Well, here's one solution, although as you'll see most seemed to feel it was too much trouble for something that was "no big deal."

http://www.tivocommunity.com/tivo-vb/showthread.php?t=252760



netserf57 said:


> Computers are real good at tedious tasks - was there an easier way for me to do what I waht it to?


That was *exactly* what led me to think up the above approach in the first place. I suppose I failed to make it clear that I don't really consider it to be a general-purpose solution, just a tool that could be used in very specific cases.


----------



## netserf57 (Nov 8, 2005)

NoCleverUsername said:


> Well, here's one solution, although as you'll see most seemed to feel it was too much trouble for something that was "no big deal."
> 
> http://www.tivocommunity.com/tivo-vb/showthread.php?t=252760
> 
> That was *exactly* what led me to think up the above approach in the first place. I suppose I failed to make it clear that I don't really consider it to be a general-purpose solution, just a tool that could be used in very specific cases.
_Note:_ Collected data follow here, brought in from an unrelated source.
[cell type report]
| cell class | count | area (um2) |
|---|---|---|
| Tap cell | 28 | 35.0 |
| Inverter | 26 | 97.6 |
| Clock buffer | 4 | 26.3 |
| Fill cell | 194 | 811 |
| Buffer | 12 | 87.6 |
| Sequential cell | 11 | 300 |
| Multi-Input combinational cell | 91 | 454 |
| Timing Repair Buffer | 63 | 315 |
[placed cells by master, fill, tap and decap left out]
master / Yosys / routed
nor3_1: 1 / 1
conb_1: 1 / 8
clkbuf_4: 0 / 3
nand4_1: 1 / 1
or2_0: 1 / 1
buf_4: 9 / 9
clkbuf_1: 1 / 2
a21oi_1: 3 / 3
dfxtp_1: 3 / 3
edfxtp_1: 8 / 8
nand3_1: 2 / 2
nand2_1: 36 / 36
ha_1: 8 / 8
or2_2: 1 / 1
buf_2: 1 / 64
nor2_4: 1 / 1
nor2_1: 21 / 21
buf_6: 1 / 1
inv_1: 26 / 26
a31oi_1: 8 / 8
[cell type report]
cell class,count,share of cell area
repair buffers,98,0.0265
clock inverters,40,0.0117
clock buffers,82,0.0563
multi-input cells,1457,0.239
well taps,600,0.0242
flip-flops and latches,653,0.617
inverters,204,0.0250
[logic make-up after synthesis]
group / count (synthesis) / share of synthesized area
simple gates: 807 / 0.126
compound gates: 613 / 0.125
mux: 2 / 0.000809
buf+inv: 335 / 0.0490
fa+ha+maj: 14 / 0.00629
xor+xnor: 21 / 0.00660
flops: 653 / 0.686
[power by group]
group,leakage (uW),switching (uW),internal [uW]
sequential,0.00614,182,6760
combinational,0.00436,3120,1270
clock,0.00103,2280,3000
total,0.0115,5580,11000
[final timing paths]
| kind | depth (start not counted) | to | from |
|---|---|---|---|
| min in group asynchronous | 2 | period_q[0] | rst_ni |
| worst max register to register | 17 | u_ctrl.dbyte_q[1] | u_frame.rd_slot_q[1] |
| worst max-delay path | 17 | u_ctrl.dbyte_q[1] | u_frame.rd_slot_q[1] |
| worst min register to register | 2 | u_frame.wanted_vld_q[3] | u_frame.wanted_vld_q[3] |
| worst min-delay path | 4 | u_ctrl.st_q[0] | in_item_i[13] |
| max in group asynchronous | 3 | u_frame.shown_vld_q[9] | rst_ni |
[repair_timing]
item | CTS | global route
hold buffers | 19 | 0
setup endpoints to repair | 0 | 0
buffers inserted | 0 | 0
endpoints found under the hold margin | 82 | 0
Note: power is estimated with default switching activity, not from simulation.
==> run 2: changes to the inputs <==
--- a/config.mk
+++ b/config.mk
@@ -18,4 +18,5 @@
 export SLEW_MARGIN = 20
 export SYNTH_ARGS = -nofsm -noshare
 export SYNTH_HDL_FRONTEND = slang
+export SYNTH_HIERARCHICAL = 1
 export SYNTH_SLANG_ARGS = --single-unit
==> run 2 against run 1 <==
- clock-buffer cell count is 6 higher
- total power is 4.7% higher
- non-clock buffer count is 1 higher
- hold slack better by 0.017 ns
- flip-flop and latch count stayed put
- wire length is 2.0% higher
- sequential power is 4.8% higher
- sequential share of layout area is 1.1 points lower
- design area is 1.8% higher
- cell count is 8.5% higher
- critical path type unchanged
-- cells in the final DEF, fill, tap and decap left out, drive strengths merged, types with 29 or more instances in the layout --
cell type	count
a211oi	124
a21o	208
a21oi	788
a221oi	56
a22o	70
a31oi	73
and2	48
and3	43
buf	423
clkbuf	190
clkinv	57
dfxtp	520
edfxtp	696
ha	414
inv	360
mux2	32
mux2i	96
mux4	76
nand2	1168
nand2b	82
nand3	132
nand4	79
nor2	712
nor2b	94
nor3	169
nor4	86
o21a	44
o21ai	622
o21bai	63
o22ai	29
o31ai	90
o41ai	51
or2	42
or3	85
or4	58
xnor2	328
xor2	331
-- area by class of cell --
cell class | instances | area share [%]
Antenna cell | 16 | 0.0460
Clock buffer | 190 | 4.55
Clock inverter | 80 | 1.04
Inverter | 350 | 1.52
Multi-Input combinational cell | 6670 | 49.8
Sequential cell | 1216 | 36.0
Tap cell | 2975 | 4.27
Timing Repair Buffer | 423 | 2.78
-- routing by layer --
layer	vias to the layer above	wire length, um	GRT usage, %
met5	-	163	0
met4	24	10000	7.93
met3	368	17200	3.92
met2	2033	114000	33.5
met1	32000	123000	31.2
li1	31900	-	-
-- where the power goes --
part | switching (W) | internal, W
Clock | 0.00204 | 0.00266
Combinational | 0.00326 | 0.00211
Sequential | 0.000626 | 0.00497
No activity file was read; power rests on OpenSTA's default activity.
## config.mk

```make
export PLATFORM = sky130hd
export DESIGN_NAME = ddo_div
export DESIGN_NICKNAME = d
export VERILOG_FILES = /design/src/sv/ddo_pkg.sv /design/src/sv/ddo_div.sv
export SDC_FILE = /design/constraint.sdc
export NUM_CORES = 1
export LEC_CHECK = 0
export ABC_AREA = 1
export BUFFER_PORTS_ARGS = -buffer_cell sky130_fd_sc_hd__buf_2
export CAP_MARGIN = 15
export CELL_PAD_IN_SITES_DETAIL_PLACEMENT = 1
export CELL_PAD_IN_SITES_GLOBAL_PLACEMENT = 2
export CORE_MARGIN = 3
export CORE_UTILIZATION = 32
export DETAILED_ROUTE_END_ITERATION = 16
export PLACE_DENSITY = 0.83
export SKIP_CTS_REPAIR_TIMING = 1
export SLEW_MARGIN = 10
export SYNTH_ARGS = -nofsm -noshare
export SYNTH_HDL_FRONTEND = slang
export SYNTH_SLANG_ARGS = --single-unit
```

## constraint.sdc

```tcl
create_clock -name clk -period 8.6 [get_ports clk]
set_clock_uncertainty 0.05 [all_clocks]
set_input_delay 1.29 -clock clk [delete_from_list [all_inputs] [get_ports clk]]
set_output_delay 1.29 -clock clk [all_outputs]
set_load 0.005 [all_outputs]
```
the season pass did not record repeats - but it recorded the "1st" time slot the show was broadcast. I am unsure how your advice helps solve this problem but maybe I am not reading it carefully enough. Also, doesn't it block out the timeslot you are recording the 5 minute segments from?

maybe I am confused.


----------



## dgh (Jul 24, 2000)

I just move the show in the 7:30 slot to a higher priority. This is what NoCleverUsername's solution does to except that he also creates the 7:30 "show" simply for this purpose. I don't do that myself.


----------



## NoCleverUsername (Jan 29, 2005)

netserf57 said:


> the season pass did not record repeats - but it recorded the "1st" time slot the show was broadcast. I am unsure how your advice helps solve this problem but maybe I am not reading it carefully enough. Also, doesn't it block out the timeslot you are recording the 5 minute segments from?
> 
> maybe I am confused.


My solution operates under the assumption that there isn't already something else that needs to record during that "1st" timeslot. If that's the case, it's a moot point. Just move the other show higher in the Season Pass priority list, as dgh said.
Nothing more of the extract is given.